# Problem statement
Write the listing out again in full. Every character must match.

****************

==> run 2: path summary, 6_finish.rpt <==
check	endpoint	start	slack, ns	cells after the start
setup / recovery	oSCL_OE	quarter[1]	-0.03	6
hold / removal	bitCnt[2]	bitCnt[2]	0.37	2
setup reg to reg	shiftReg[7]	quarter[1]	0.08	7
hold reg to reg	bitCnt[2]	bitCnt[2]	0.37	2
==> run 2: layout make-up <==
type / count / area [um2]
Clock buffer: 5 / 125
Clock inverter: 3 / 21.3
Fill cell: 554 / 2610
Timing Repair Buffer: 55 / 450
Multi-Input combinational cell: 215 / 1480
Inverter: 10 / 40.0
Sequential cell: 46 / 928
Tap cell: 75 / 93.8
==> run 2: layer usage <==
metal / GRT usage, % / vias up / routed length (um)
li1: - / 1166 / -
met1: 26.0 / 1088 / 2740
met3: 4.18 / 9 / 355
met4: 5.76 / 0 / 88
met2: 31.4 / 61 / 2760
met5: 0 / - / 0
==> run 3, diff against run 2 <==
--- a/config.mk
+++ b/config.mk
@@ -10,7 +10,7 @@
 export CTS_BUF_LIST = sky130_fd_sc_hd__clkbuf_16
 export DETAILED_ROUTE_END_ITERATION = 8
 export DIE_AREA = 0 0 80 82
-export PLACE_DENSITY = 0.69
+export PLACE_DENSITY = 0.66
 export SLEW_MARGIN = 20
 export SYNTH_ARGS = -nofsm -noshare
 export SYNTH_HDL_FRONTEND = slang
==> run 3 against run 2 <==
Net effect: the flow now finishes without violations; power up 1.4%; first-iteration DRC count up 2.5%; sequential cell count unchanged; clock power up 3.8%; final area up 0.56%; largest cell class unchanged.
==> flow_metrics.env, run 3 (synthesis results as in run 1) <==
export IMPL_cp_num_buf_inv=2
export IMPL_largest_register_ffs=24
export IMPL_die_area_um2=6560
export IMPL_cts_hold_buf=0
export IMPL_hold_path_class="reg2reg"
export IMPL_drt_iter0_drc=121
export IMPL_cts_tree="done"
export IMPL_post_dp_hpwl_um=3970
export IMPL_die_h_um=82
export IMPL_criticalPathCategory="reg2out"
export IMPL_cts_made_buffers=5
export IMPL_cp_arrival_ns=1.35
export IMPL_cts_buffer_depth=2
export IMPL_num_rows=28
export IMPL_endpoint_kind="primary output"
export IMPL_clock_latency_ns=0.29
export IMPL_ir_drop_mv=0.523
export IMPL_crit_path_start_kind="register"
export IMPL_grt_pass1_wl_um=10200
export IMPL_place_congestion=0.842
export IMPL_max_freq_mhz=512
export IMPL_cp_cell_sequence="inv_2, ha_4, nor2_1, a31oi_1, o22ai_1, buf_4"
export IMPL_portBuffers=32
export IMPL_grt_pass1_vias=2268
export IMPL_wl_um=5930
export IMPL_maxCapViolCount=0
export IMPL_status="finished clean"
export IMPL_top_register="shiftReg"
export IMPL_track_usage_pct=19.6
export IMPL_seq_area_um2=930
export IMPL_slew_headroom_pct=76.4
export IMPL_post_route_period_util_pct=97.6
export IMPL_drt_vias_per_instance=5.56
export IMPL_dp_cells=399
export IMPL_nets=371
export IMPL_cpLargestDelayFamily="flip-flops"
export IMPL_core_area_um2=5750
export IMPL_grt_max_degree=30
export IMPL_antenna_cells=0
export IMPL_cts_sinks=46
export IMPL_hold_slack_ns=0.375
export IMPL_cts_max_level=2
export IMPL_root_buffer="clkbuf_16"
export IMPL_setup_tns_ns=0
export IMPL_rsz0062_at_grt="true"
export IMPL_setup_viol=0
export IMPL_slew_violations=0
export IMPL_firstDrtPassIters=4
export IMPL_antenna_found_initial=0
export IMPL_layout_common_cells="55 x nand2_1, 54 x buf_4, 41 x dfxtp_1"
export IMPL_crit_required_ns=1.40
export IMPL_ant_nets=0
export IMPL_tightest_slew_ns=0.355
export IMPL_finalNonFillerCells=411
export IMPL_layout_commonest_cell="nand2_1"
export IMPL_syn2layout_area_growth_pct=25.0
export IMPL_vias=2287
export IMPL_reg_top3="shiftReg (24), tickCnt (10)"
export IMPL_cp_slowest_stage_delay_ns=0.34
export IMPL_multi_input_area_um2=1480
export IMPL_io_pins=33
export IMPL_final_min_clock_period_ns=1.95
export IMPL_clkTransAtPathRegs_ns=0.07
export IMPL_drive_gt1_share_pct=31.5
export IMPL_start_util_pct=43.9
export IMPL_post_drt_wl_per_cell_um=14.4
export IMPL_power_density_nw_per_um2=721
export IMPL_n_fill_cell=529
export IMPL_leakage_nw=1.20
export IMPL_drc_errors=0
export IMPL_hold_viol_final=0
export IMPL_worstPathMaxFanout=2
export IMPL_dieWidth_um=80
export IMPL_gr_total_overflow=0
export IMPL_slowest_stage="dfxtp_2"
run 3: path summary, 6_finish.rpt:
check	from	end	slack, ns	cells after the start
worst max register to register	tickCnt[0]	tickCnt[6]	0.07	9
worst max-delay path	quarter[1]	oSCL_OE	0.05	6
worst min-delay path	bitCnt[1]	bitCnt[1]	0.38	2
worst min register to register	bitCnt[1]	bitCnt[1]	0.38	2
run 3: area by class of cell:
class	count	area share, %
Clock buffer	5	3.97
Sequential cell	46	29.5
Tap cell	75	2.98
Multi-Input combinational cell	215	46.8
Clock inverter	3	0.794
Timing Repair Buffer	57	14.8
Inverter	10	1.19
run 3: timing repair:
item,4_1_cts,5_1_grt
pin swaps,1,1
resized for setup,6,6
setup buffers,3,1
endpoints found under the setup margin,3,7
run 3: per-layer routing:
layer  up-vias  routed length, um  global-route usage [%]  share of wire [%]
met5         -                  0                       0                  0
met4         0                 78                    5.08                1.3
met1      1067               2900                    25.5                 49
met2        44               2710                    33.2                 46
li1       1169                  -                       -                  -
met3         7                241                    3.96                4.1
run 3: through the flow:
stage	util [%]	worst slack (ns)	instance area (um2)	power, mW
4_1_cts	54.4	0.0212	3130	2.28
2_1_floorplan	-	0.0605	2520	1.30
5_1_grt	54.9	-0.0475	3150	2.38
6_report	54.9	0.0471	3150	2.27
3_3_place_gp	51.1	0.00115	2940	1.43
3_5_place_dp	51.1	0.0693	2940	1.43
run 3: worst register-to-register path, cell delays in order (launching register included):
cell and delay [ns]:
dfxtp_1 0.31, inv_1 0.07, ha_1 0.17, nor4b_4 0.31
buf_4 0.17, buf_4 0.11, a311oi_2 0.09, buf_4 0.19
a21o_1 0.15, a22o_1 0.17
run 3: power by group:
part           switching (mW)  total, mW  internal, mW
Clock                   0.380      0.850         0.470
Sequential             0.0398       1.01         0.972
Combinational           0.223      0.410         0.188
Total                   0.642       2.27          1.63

****************

# Result
==> run 2: path summary, 6_finish.rpt <==
check	endpoint	start	slack, ns	cells after the start
setup / recovery	oSCL_OE	quarter[1]	-0.03	6
hold / removal	bitCnt[2]	bitCnt[2]	0.37	2
setup reg to reg	shiftReg[7]	quarter[1]	0.08	7
hold reg to reg	bitCnt[2]	bitCnt[2]	0.37	2
==> run 2: layout make-up <==
type / count / area [um2]
Clock buffer: 5 / 125
Clock inverter: 3 / 21.3
Fill cell: 554 / 2610
Timing Repair Buffer: 55 / 450
Multi-Input combinational cell: 215 / 1480
Inverter: 10 / 40.0
Sequential cell: 46 / 928
Tap cell: 75 / 93.8
==> run 2: layer usage <==
metal / GRT usage, % / vias up / routed length (um)
li1: - / 1166 / -
met1: 26.0 / 1088 / 2740
met3: 4.18 / 9 / 355
met4: 5.76 / 0 / 88
met2: 31.4 / 61 / 2760
met5: 0 / - / 0
==> run 3, diff against run 2 <==
--- a/config.mk
+++ b/config.mk
@@ -10,7 +10,7 @@
 export CTS_BUF_LIST = sky130_fd_sc_hd__clkbuf_16
 export DETAILED_ROUTE_END_ITERATION = 8
 export DIE_AREA = 0 0 80 82
-export PLACE_DENSITY = 0.69
+export PLACE_DENSITY = 0.66
 export SLEW_MARGIN = 20
 export SYNTH_ARGS = -nofsm -noshare
 export SYNTH_HDL_FRONTEND = slang
==> run 3 against run 2 <==
Net effect: the flow now finishes without violations; power up 1.4%; first-iteration DRC count up 2.5%; sequential cell count unchanged; clock power up 3.8%; final area up 0.56%; largest cell class unchanged.
==> flow_metrics.env, run 3 (synthesis results as in run 1) <==
export IMPL_cp_num_buf_inv=2
export IMPL_largest_register_ffs=24
export IMPL_die_area_um2=6560
export IMPL_cts_hold_buf=0
export IMPL_hold_path_class="reg2reg"
export IMPL_drt_iter0_drc=121
export IMPL_cts_tree="done"
export IMPL_post_dp_hpwl_um=3970
export IMPL_die_h_um=82
export IMPL_criticalPathCategory="reg2out"
export IMPL_cts_made_buffers=5
export IMPL_cp_arrival_ns=1.35
export IMPL_cts_buffer_depth=2
export IMPL_num_rows=28
export IMPL_endpoint_kind="primary output"
export IMPL_clock_latency_ns=0.29
export IMPL_ir_drop_mv=0.523
export IMPL_crit_path_start_kind="register"
export IMPL_grt_pass1_wl_um=10200
export IMPL_place_congestion=0.842
export IMPL_max_freq_mhz=512
export IMPL_cp_cell_sequence="inv_2, ha_4, nor2_1, a31oi_1, o22ai_1, buf_4"
export IMPL_portBuffers=32
export IMPL_grt_pass1_vias=2268
export IMPL_wl_um=5930
export IMPL_maxCapViolCount=0
export IMPL_status="finished clean"
export IMPL_top_register="shiftReg"
export IMPL_track_usage_pct=19.6
export IMPL_seq_area_um2=930
export IMPL_slew_headroom_pct=76.4
export IMPL_post_route_period_util_pct=97.6
export IMPL_drt_vias_per_instance=5.56
export IMPL_dp_cells=399
export IMPL_nets=371
export IMPL_cpLargestDelayFamily="flip-flops"
export IMPL_core_area_um2=5750
export IMPL_grt_max_degree=30
export IMPL_antenna_cells=0
export IMPL_cts_sinks=46
export IMPL_hold_slack_ns=0.375
export IMPL_cts_max_level=2
export IMPL_root_buffer="clkbuf_16"
export IMPL_setup_tns_ns=0
export IMPL_rsz0062_at_grt="true"
export IMPL_setup_viol=0
export IMPL_slew_violations=0
export IMPL_firstDrtPassIters=4
export IMPL_antenna_found_initial=0
export IMPL_layout_common_cells="55 x nand2_1, 54 x buf_4, 41 x dfxtp_1"
export IMPL_crit_required_ns=1.40
export IMPL_ant_nets=0
export IMPL_tightest_slew_ns=0.355
export IMPL_finalNonFillerCells=411
export IMPL_layout_commonest_cell="nand2_1"
export IMPL_syn2layout_area_growth_pct=25.0
export IMPL_vias=2287
export IMPL_reg_top3="shiftReg (24), tickCnt (10)"
export IMPL_cp_slowest_stage_delay_ns=0.34
export IMPL_multi_input_area_um2=1480
export IMPL_io_pins=33
export IMPL_final_min_clock_period_ns=1.95
export IMPL_clkTransAtPathRegs_ns=0.07
export IMPL_drive_gt1_share_pct=31.5
export IMPL_start_util_pct=43.9
export IMPL_post_drt_wl_per_cell_um=14.4
export IMPL_power_density_nw_per_um2=721
export IMPL_n_fill_cell=529
export IMPL_leakage_nw=1.20
export IMPL_drc_errors=0
export IMPL_hold_viol_final=0
export IMPL_worstPathMaxFanout=2
export IMPL_dieWidth_um=80
export IMPL_gr_total_overflow=0
export IMPL_slowest_stage="dfxtp_2"
run 3: path summary, 6_finish.rpt:
check	from	end	slack, ns	cells after the start
worst max register to register	tickCnt[0]	tickCnt[6]	0.07	9
worst max-delay path	quarter[1]	oSCL_OE	0.05	6
worst min-delay path	bitCnt[1]	bitCnt[1]	0.38	2
worst min register to register	bitCnt[1]	bitCnt[1]	0.38	2
run 3: area by class of cell:
class	count	area share, %
Clock buffer	5	3.97
Sequential cell	46	29.5
Tap cell	75	2.98
Multi-Input combinational cell	215	46.8
Clock inverter	3	0.794
Timing Repair Buffer	57	14.8
Inverter	10	1.19
run 3: timing repair:
item,4_1_cts,5_1_grt
pin swaps,1,1
resized for setup,6,6
setup buffers,3,1
endpoints found under the setup margin,3,7
run 3: per-layer routing:
layer  up-vias  routed length, um  global-route usage [%]  share of wire [%]
met5         -                  0                       0                  0
met4         0                 78                    5.08                1.3
met1      1067               2900                    25.5                 49
met2        44               2710                    33.2                 46
li1       1169                  -                       -                  -
met3         7                241                    3.96                4.1
run 3: through the flow:
stage	util [%]	worst slack (ns)	instance area (um2)	power, mW
4_1_cts	54.4	0.0212	3130	2.28
2_1_floorplan	-	0.0605	2520	1.30
5_1_grt	54.9	-0.0475	3150	2.38
6_report	54.9	0.0471	3150	2.27
3_3_place_gp	51.1	0.00115	2940	1.43
3_5_place_dp	51.1	0.0693	2940	1.43
run 3: worst register-to-register path, cell delays in order (launching register included):
cell and delay [ns]:
dfxtp_1 0.31, inv_1 0.07, ha_1 0.17, nor4b_4 0.31
buf_4 0.17, buf_4 0.11, a311oi_2 0.09, buf_4 0.19
a21o_1 0.15, a22o_1 0.17
run 3: power by group:
part           switching (mW)  total, mW  internal, mW
Clock                   0.380      0.850         0.470
Sequential             0.0398       1.01         0.972
Combinational           0.223      0.410         0.188
Total                   0.642       2.27          1.63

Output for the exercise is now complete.